The Phantom Violinist

Capitulo 38

Archibald Thorne no había dormido en dos días. La única luz en su almacén de carbón en Limehouse provenía de la bombilla de gas colgante y la llama temblorosa de una vela sobre el escritorio de trabajo. El aire estaba saturado con el olor a humedad, polvo de carbón y una mezcla acre de aceite y barniz, los elementos de su arte.

El Maestro de las Cuerdas estaba de pie junto a su caballete. La pintura de Liana, la musa muerta, lo miraba con ojos vacíos, un recordatorio de la perfección que Lancel había corrompido.

—No te preocupes, mi Liana —susurró Archibald al retrato—. Regresarás al éter, donde nadie más podrá profanarte con un amor mundano. Volverás a ser mía, y solo mía.

Su atención se centró en el violín. Lo había desarmado parcialmente, tensando las cuerdas con el hilo de pescar de Lyra, experimentando con la caja de resonancia. Su objetivo no era la melodía, sino la vibración.

En la mesa, una partitura nueva estaba colocada meticulosamente. No contenía notas en el sentido tradicional, sino símbolos arcanos y marcas de tiempo precisas, escritas con tinta roja que recordaba a la sangre. Era el "Solo de la Disolución", la obra que, según la lógica retorcida de Archibald, debía deshacer el hechizo de resurrección.

—El solo final fue el énfasis de la vida. Este será el énfasis del olvido —dijo, sonriendo con una satisfacción macabra.

Se ató una fina pieza de tela negra sobre los ojos, asegurándola para bloquear toda luz. El Maestro no necesitaba la vista para tocar; necesitaba la oscuridad absoluta para sentir la resonancia de las cuerdas en el alma.

Tomó el violín y el arco. El silencio del almacén se hizo opresivo, roto solo por el chirrido de una rata en algún rincón. Archibald respiró hondo, concentrando su rabia, su dolor y su amor obsesivo.

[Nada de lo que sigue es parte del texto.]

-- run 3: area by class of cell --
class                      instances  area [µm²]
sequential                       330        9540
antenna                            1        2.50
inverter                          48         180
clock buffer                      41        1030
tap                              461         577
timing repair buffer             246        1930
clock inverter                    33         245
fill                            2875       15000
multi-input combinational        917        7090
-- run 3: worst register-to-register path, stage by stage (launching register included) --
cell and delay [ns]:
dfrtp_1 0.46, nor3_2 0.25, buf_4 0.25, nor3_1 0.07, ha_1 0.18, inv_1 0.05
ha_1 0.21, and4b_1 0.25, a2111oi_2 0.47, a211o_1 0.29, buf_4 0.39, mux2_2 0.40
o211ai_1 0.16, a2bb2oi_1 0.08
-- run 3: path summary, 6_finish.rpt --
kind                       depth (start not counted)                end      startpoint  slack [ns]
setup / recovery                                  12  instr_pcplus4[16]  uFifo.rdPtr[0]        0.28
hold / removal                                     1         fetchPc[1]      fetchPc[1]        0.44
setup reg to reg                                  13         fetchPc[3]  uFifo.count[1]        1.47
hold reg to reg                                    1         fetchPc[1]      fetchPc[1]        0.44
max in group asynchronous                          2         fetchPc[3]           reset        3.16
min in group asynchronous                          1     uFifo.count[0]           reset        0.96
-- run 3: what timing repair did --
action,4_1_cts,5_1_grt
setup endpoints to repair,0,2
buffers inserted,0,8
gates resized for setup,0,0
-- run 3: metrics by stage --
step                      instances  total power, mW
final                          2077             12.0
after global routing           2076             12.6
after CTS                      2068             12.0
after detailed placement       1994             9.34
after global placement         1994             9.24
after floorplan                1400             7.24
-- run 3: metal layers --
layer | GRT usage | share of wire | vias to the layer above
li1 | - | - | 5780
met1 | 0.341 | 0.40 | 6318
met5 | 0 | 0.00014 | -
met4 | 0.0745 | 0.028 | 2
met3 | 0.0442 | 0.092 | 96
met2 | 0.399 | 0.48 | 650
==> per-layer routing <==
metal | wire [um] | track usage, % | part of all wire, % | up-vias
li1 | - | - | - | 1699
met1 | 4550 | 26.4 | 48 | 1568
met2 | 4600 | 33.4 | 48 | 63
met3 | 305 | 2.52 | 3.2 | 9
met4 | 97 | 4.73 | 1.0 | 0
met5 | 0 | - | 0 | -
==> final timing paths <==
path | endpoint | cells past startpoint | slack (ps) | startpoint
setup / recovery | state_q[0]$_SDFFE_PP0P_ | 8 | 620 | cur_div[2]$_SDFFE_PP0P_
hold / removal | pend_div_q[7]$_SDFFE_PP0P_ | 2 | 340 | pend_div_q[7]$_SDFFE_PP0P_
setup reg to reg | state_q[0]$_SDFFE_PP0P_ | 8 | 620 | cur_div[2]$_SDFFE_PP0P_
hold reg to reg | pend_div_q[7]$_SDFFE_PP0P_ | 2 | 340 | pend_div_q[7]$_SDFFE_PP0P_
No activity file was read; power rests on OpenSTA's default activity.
**src/rtl/bpm_beat_tracker.sv**
```systemverilog
// Tempo tracker: range-gates BPM estimates, smooths them, locks, and emits beat pulses.
// Optional reject counter output is enabled with `define BPM_REJECT_COUNT_EN.
module bpm_beat_tracker #(
  parameter int unsigned CLK_HZ         = 50_000_000,
  parameter int unsigned DEPTH          = 8,
  parameter int unsigned MIN_BPM        = 40,
  parameter int unsigned MAX_BPM        = 240,
  parameter int unsigned LOCK_TOL       = 4,
  parameter int unsigned LOCK_COUNT     = 4,
  parameter int unsigned TIMEOUT_CYCLES = 50_000_000
) (
  input  logic        clk,
  input  logic        reset_n,
  input  logic [15:0] bpm_in,
  input  logic        bpm_valid,
  output logic [15:0] bpm_smoothed,
  output logic        bpm_locked,
  output logic        beat_pulse,
`ifdef BPM_REJECT_COUNT_EN
  output logic [7:0]  reject_count,
`endif
  output logic [1:0]  dbg_state
);

  localparam int L  = $clog2(DEPTH);
  localparam int SW = 16 + L;
  localparam logic [63:0] THRESH64 = 64'(CLK_HZ) * 64'd60;
  localparam logic [32:0] THRESH   = THRESH64[32:0];
  localparam logic [31:0] TO_LAST  = 32'(TIMEOUT_CYCLES - 1);

  typedef enum logic [1:0] {
    IDLE    = 2'd0,
    ACQUIRE = 2'd1,
    LOCKED  = 2'd2
  } state_e;

  // bpm_valid is a one-cycle qualifier with no backpressure: every valid sample is consumed.
  state_e         state_q, state_d;
  logic [15:0]    ring_q [DEPTH];
  logic [15:0]    ring_d [DEPTH];
  logic [L-1:0]   ptr_q, ptr_d;
  logic [SW-1:0]  sum_q, sum_d;
  logic [15:0]    smoothed_q, smoothed_d;
  logic [7:0]     stable_q, stable_d;
  logic [31:0]    timer_q, timer_d;
  logic [32:0]    acc_q, acc_d, acc_sum;
  logic           beat_q, beat_d;

  logic        in_range, accept, expire, stable;
  logic [16:0] delta, diff;

  assign in_range = (bpm_in >= 16'(MIN_BPM)) && (bpm_in <= 16'(MAX_BPM));
  assign accept   = bpm_valid && in_range;
  assign expire   = (state_q != IDLE) && !accept && (timer_q == TO_LAST);
  assign delta    = {1'b0, bpm_in} - {1'b0, smoothed_q};
  assign diff     = delta[16] ? (~delta + 17'd1) : delta;
  assign stable   = diff <= 17'(LOCK_TOL);
  assign acc_sum  = acc_q + {17'd0, smoothed_q};

  always_comb begin
    state_d    = state_q;
    ring_d     = ring_q;
    ptr_d      = ptr_q;
    sum_d      = sum_q;
    stable_d   = stable_q;
    smoothed_d = sum_q[SW-1:L];
    acc_d      = '0;
    beat_d     = 1'b0;
    timer_d    = accept ? '0 : ((timer_q == TO_LAST) ? timer_q : timer_q + 32'd1);

    if (accept && state_q != IDLE) begin
      ring_d[ptr_q] = bpm_in;
      sum_d         = sum_q + SW'(bpm_in) - SW'(ring_q[ptr_q]);
      ptr_d         = ptr_q + L'(1);
    end

    case (state_q)
      IDLE: begin
        if (accept) begin
          for (int i = 0; i < DEPTH; i++) ring_d[i] = bpm_in;
          sum_d    = SW'(bpm_in) << L;
          stable_d = '0;
          state_d  = ACQUIRE;
        end
      end
      ACQUIRE: begin
        if (accept) begin
          if (stable) begin
            stable_d = stable_q + 8'd1;
            if (stable_q + 8'd1 >= 8'(LOCK_COUNT)) state_d = LOCKED;
          end else begin
            stable_d = '0;
          end
        end
      end
      LOCKED: begin
        if (accept && !stable) begin
          stable_d = '0;
          state_d  = ACQUIRE;
        end
      end
      default: state_d = IDLE;
    endcase

    if (expire) begin
      state_d    = IDLE;
      for (int i = 0; i < DEPTH; i++) ring_d[i] = '0;
      sum_d      = '0;
      smoothed_d = '0;
      stable_d   = '0;
    end

    // Phase only advances while staying locked; entering or leaving LOCKED leaves acc at 0.
    if (state_q == LOCKED && state_d == LOCKED) begin
      if (acc_sum >= THRESH) begin
        acc_d  = acc_sum - THRESH;
        beat_d = 1'b1;
      end else begin
        acc_d = acc_sum;
      end
    end
  end

  always_ff @(posedge clk or negedge reset_n) begin
    if (!reset_n) begin
      state_q    <= IDLE;
      for (int i = 0; i < DEPTH; i++) ring_q[i] <= '0;
      ptr_q      <= '0;
      sum_q      <= '0;
      smoothed_q <= '0;
      stable_q   <= '0;
      timer_q    <= '0;
      acc_q      <= '0;
      beat_q     <= 1'b0;
    end else begin
      state_q    <= state_d;
      ring_q     <= ring_d;
      ptr_q      <= ptr_d;
      sum_q      <= sum_d;
      smoothed_q <= smoothed_d;
      stable_q   <= stable_d;
      timer_q    <= timer_d;
      acc_q      <= acc_d;
      beat_q     <= beat_d;
    end
  end

`ifdef BPM_REJECT_COUNT_EN
  logic [7:0] rej_q, rej_d;
  assign rej_d = (bpm_valid && !in_range && rej_q != 8'hFF) ? rej_q + 8'd1 : rej_q;

  always_ff @(posedge clk or negedge reset_n) begin
    if (!reset_n) rej_q <= '0;
    else          rej_q <= rej_d;
  end

  assign reject_count = rej_q;
`endif

  assign bpm_smoothed = smoothed_q;
  assign bpm_locked   = (state_q == LOCKED);
  assign beat_pulse   = beat_q;
  assign dbg_state    = state_q;

endmodule

```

Su mano se movió. El arco tocó las cuerdas.

La nota inicial no fue un sonido, sino un chirrido. Un chillido áspero y prolongado que raspó los tímpanos, más cercano al grito de un animal agonizante que a cualquier melodía. La vibración no era agradable; era penetrante, un dolor agudo que parecía desgarrar el propio aire.

En el primer toque, la luz de la vela parpadeó violentamente y se extinguió.

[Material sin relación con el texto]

<file path="src/rtl/branch_pred_pc_if.sv">
// Signal bundle between the fetch stage, the M/W resolve paths and the branch predictor / PC selector.
interface branch_pred_pc_if #(
  parameter int IDX_W = 6
);
  logic [63:0]      f_predPC_i;
  logic [3:0]       f_icode_i;
  logic [3:0]       f_ifun_i;
  logic [63:0]      f_pc_i;
  logic [63:0]      f_valC_i;
  logic [63:0]      f_valP_i;
  logic             f_stall_i;
  logic [63:0]      pred_pc_o;
  logic             pred_taken_o;
  logic [IDX_W-1:0] pht_idx_o;

  logic [3:0]       M_icode_i;
  logic [3:0]       M_ifun_i;
  logic             M_Cnd_i;
  logic             M_branch_taken_i;
  logic [IDX_W-1:0] M_pht_idx_i;
  logic [63:0]      M_valA_i;
  logic [63:0]      M_valE_i;
  logic             M_upd_en_i;

  logic [3:0]       W_icode_i;
  logic [63:0]      W_valM_i;

  logic [63:0]      f_PC_o;
  logic             mispredict_o;
  logic [31:0]      br_cnt_o;
  logic [31:0]      mis_cnt_o;

  modport master (
    output f_predPC_i, f_icode_i, f_ifun_i, f_pc_i, f_valC_i, f_valP_i, f_stall_i,
    output M_icode_i, M_ifun_i, M_Cnd_i, M_branch_taken_i, M_pht_idx_i,
    output M_valA_i, M_valE_i, M_upd_en_i, W_icode_i, W_valM_i,
    input  pred_pc_o, pred_taken_o, pht_idx_o, f_PC_o, mispredict_o, br_cnt_o, mis_cnt_o
  );

  modport slave (
    input  f_predPC_i, f_icode_i, f_ifun_i, f_pc_i, f_valC_i, f_valP_i, f_stall_i,
    input  M_icode_i, M_ifun_i, M_Cnd_i, M_branch_taken_i, M_pht_idx_i,
    input  M_valA_i, M_valE_i, M_upd_en_i, W_icode_i, W_valM_i,
    output pred_pc_o, pred_taken_o, pht_idx_o, f_PC_o, mispredict_o, br_cnt_o, mis_cnt_o
  );
endinterface

</file>
<file path="src/rtl/branch_pred_pc.sv">
// Fetch-stage PC selector with a saturating-counter pattern history table (static, bimodal or gshare),
// trained non-speculatively from M, plus saturating branch/mispredict statistics.
module branch_pred_pc #(
  parameter int IDX_W    = 6,
  parameter int CNT_W    = 2,
  parameter int CNT_INIT = 1,
  parameter int MODE     = 1
) (
  input logic             clk_i,
  input logic             rst_n_i,
  branch_pred_pc_if.slave bus
);
  localparam logic [3:0]       IJXX    = 4'h7;
  localparam logic [3:0]       ICALL   = 4'h8;
  localparam logic [3:0]       IRET    = 4'h9;
  localparam int               N_ENT   = 1 << IDX_W;
  localparam logic [CNT_W-1:0] CNT_MAX = '1;
  localparam logic [CNT_W-1:0] CNT_RST = CNT_W'(CNT_INIT);

  logic [CNT_W-1:0] pht_q [N_ENT];
  logic [IDX_W-1:0] ghr_q;
  logic [IDX_W-1:0] ghr_d;
  logic [31:0]      brCnt_q;
  logic [31:0]      brCnt_d;
  logic [31:0]      misCnt_q;
  logic [31:0]      misCnt_d;

  logic [IDX_W-1:0] fetchIdx;
  logic             predTaken;
  logic             isCall;
  logic             updValid;
  logic             mispredict;
  logic [CNT_W-1:0] updOld;
  logic [CNT_W-1:0] updNew;
  logic             unusedInputs;

  assign unusedInputs = ^{bus.f_stall_i, bus.M_ifun_i, bus.f_pc_i[63:IDX_W]};

  always_comb begin
    fetchIdx = '0;
    if (MODE == 1) begin
      fetchIdx = bus.f_pc_i[IDX_W-1:0];
    end else if (MODE == 2) begin
      fetchIdx = bus.f_pc_i[IDX_W-1:0] ^ ghr_q;
    end
  end

  // Unconditional jmp is always taken; conditional jumps consult the table unless the mode is static.
  always_comb begin
    predTaken = 1'b0;
    isCall    = (bus.f_icode_i == ICALL);
    if (bus.f_icode_i == IJXX) begin
      if ((bus.f_ifun_i == 4'h0) || (MODE == 0)) begin
        predTaken = 1'b1;
      end else begin
        predTaken = pht_q[fetchIdx][CNT_W-1];
      end
    end
  end

  assign bus.pred_taken_o = predTaken;
  assign bus.pht_idx_o    = fetchIdx;
  assign bus.pred_pc_o    = (predTaken || isCall) ? bus.f_valC_i : bus.f_valP_i;

  assign updValid         = (bus.M_icode_i == IJXX) && bus.M_upd_en_i;
  assign mispredict       = updValid && (bus.M_Cnd_i ^ bus.M_branch_taken_i);
  assign bus.mispredict_o = mispredict;

  // A mispredict recovery outranks a pending return in W.
  always_comb begin
    bus.f_PC_o = bus.f_predPC_i;
    if (mispredict) begin
      bus.f_PC_o = bus.M_branch_taken_i ? bus.M_valA_i : bus.M_valE_i;
    end else if (bus.W_icode_i == IRET) begin
      bus.f_PC_o = bus.W_valM_i;
    end
  end

  always_comb begin
    updOld   = pht_q[bus.M_pht_idx_i];
    updNew   = updOld;
    ghr_d    = ghr_q;
    brCnt_d  = brCnt_q;
    misCnt_d = misCnt_q;
    if (updValid) begin
      if (bus.M_Cnd_i) begin
        if (updOld != CNT_MAX) updNew = updOld + CNT_W'(1);
      end else begin
        if (updOld != '0) updNew = updOld - CNT_W'(1);
      end
      ghr_d = {ghr_q[IDX_W-2:0], bus.M_Cnd_i};
      if (brCnt_q != 32'hFFFF_FFFF) brCnt_d = brCnt_q + 32'd1;
      if (mispredict && (misCnt_q != 32'hFFFF_FFFF)) misCnt_d = misCnt_q + 32'd1;
    end
  end

  // Lookups see the pre-update table; the write lands on the entry that produced the prediction.
  always_ff @(posedge clk_i) begin
    if (!rst_n_i) begin
      for (int i = 0; i < N_ENT; i++) begin
        pht_q[i] <= CNT_RST;
      end
      ghr_q    <= '0;
      brCnt_q  <= '0;
      misCnt_q <= '0;
    end else begin
      if (updValid && (MODE != 0)) begin
        pht_q[bus.M_pht_idx_i] <= updNew;
      end
      if (MODE == 2) begin
        ghr_q <= ghr_d;
      end
      brCnt_q  <= brCnt_d;
      misCnt_q <= misCnt_d;
    end
  end

  assign bus.br_cnt_o  = brCnt_q;
  assign bus.mis_cnt_o = misCnt_q;
endmodule

</file>
<file path="src/flat_wrapper.sv">
// flat-port wrapper written by rule: the top's interface ports become plain ports
module branch_pred_pc_flat 
#(
  parameter int IDX_W    = 6,
  parameter int CNT_W    = 2,
  parameter int CNT_INIT = 1,
  parameter int MODE     = 1
)
  (clk_i, rst_n_i, bus_f_predPC_i, bus_f_icode_i, bus_f_ifun_i, bus_f_pc_i, bus_f_valC_i, bus_f_valP_i, bus_f_stall_i, bus_M_icode_i, bus_M_ifun_i, bus_M_Cnd_i, bus_M_branch_taken_i, bus_M_pht_idx_i, bus_M_valA_i, bus_M_valE_i, bus_M_upd_en_i, bus_W_icode_i, bus_W_valM_i, bus_pred_pc_o, bus_pred_taken_o, bus_pht_idx_o, bus_f_PC_o, bus_mispredict_o, bus_br_cnt_o, bus_mis_cnt_o);
  branch_pred_pc_if #(.IDX_W(IDX_W)) bus_i ();
  input logic clk_i;
  input logic rst_n_i;
  input wire logic [$bits(bus_i.f_predPC_i)-1:0] bus_f_predPC_i;
  input wire logic [$bits(bus_i.f_icode_i)-1:0] bus_f_icode_i;
  input wire logic [$bits(bus_i.f_ifun_i)-1:0] bus_f_ifun_i;
  input wire logic [$bits(bus_i.f_pc_i)-1:0] bus_f_pc_i;
  input wire logic [$bits(bus_i.f_valC_i)-1:0] bus_f_valC_i;
  input wire logic [$bits(bus_i.f_valP_i)-1:0] bus_f_valP_i;
  input wire logic [$bits(bus_i.f_stall_i)-1:0] bus_f_stall_i;
  input wire logic [$bits(bus_i.M_icode_i)-1:0] bus_M_icode_i;
  input wire logic [$bits(bus_i.M_ifun_i)-1:0] bus_M_ifun_i;
  input wire logic [$bits(bus_i.M_Cnd_i)-1:0] bus_M_Cnd_i;
  input wire logic [$bits(bus_i.M_branch_taken_i)-1:0] bus_M_branch_taken_i;
  input wire logic [$bits(bus_i.M_pht_idx_i)-1:0] bus_M_pht_idx_i;
  input wire logic [$bits(bus_i.M_valA_i)-1:0] bus_M_valA_i;
  input wire logic [$bits(bus_i.M_valE_i)-1:0] bus_M_valE_i;
  input wire logic [$bits(bus_i.M_upd_en_i)-1:0] bus_M_upd_en_i;
  input wire logic [$bits(bus_i.W_icode_i)-1:0] bus_W_icode_i;
  input wire logic [$bits(bus_i.W_valM_i)-1:0] bus_W_valM_i;
  output wire logic [$bits(bus_i.pred_pc_o)-1:0] bus_pred_pc_o;
  output wire logic [$bits(bus_i.pred_taken_o)-1:0] bus_pred_taken_o;
  output wire logic [$bits(bus_i.pht_idx_o)-1:0] bus_pht_idx_o;
  output wire logic [$bits(bus_i.f_PC_o)-1:0] bus_f_PC_o;
  output wire logic [$bits(bus_i.mispredict_o)-1:0] bus_mispredict_o;
  output wire logic [$bits(bus_i.br_cnt_o)-1:0] bus_br_cnt_o;
  output wire logic [$bits(bus_i.mis_cnt_o)-1:0] bus_mis_cnt_o;
  assign bus_i.f_predPC_i = bus_f_predPC_i;
  assign bus_i.f_icode_i = bus_f_icode_i;
  assign bus_i.f_ifun_i = bus_f_ifun_i;
  assign bus_i.f_pc_i = bus_f_pc_i;
  assign bus_i.f_valC_i = bus_f_valC_i;
  assign bus_i.f_valP_i = bus_f_valP_i;
  assign bus_i.f_stall_i = bus_f_stall_i;
  assign bus_i.M_icode_i = bus_M_icode_i;
  assign bus_i.M_ifun_i = bus_M_ifun_i;
  assign bus_i.M_Cnd_i = bus_M_Cnd_i;
  assign bus_i.M_branch_taken_i = bus_M_branch_taken_i;
  assign bus_i.M_pht_idx_i = bus_M_pht_idx_i;
  assign bus_i.M_valA_i = bus_M_valA_i;
  assign bus_i.M_valE_i = bus_M_valE_i;
  assign bus_i.M_upd_en_i = bus_M_upd_en_i;
  assign bus_i.W_icode_i = bus_W_icode_i;
  assign bus_i.W_valM_i = bus_W_valM_i;
  assign bus_pred_pc_o = bus_i.pred_pc_o;
  assign bus_pred_taken_o = bus_i.pred_taken_o;
  assign bus_pht_idx_o = bus_i.pht_idx_o;
  assign bus_f_PC_o = bus_i.f_PC_o;
  assign bus_mispredict_o = bus_i.mispredict_o;
  assign bus_br_cnt_o = bus_i.br_cnt_o;
  assign bus_mis_cnt_o = bus_i.mis_cnt_o;
  branch_pred_pc #(.IDX_W(IDX_W), .CNT_W(CNT_W), .CNT_INIT(CNT_INIT), .MODE(MODE)) u_core (.clk_i(clk_i), .rst_n_i(rst_n_i), .bus(bus_i));
endmodule
</file>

En la segunda pasada del arco, la bombilla de gas del techo se apagó con un pequeño estallido. Archibald ahora estaba sumido en la oscuridad total.

Se escuchó el sonido de cristales rompiéndose. La vibración, amplificada por el pequeño espacio del almacén, estaba resonando a través del material sólido.

Archibald siguió tocando, la partitura grabada en su mente. Las notas se volvieron más profundas, más lentas, un crescendo de pura disonancia. Sentía la música. La sentía en sus huesos, en sus dientes. Era la negación de la vida, la voz del vacío.

Si la música de la resurrección había sido una sinfonía de esperanza, esta era una composición del resentimiento puro.

Mientras las notas guturales y ásperas llenaban el almacén, el Maestro sintió un poder peligroso. Esta música no solo destruiría a Liana, sino que podría destruirlo a él mismo. Era la última, la más alta, la más peligrosa manifestación de su arte.

Archibald finalizó la primera sección del "solo" con una nota baja y temblorosa que duró demasiado tiempo, una vibración que parecía detener su propio corazón.

Quitó la tela de sus ojos. A pesar de la oscuridad, pudo ver. No con la luz, sino con una especie de visión interior. Vio el violín vibrar con una energía azul y fría. Vio el retrato de Liana, y por un instante, la imagen pintada pareció temblar, como si la tela misma estuviera a punto de desintegrarse.

—Casi —jadeó el Maestro—. Casi ha comenzado el proceso.

El Maestro de las Cuerdas sonrió de nuevo. No era solo un hombre escapando. Era un hombre dando un concierto al infierno, y sabía que su audiencia —Lancel— pronto llegaría para el acto final.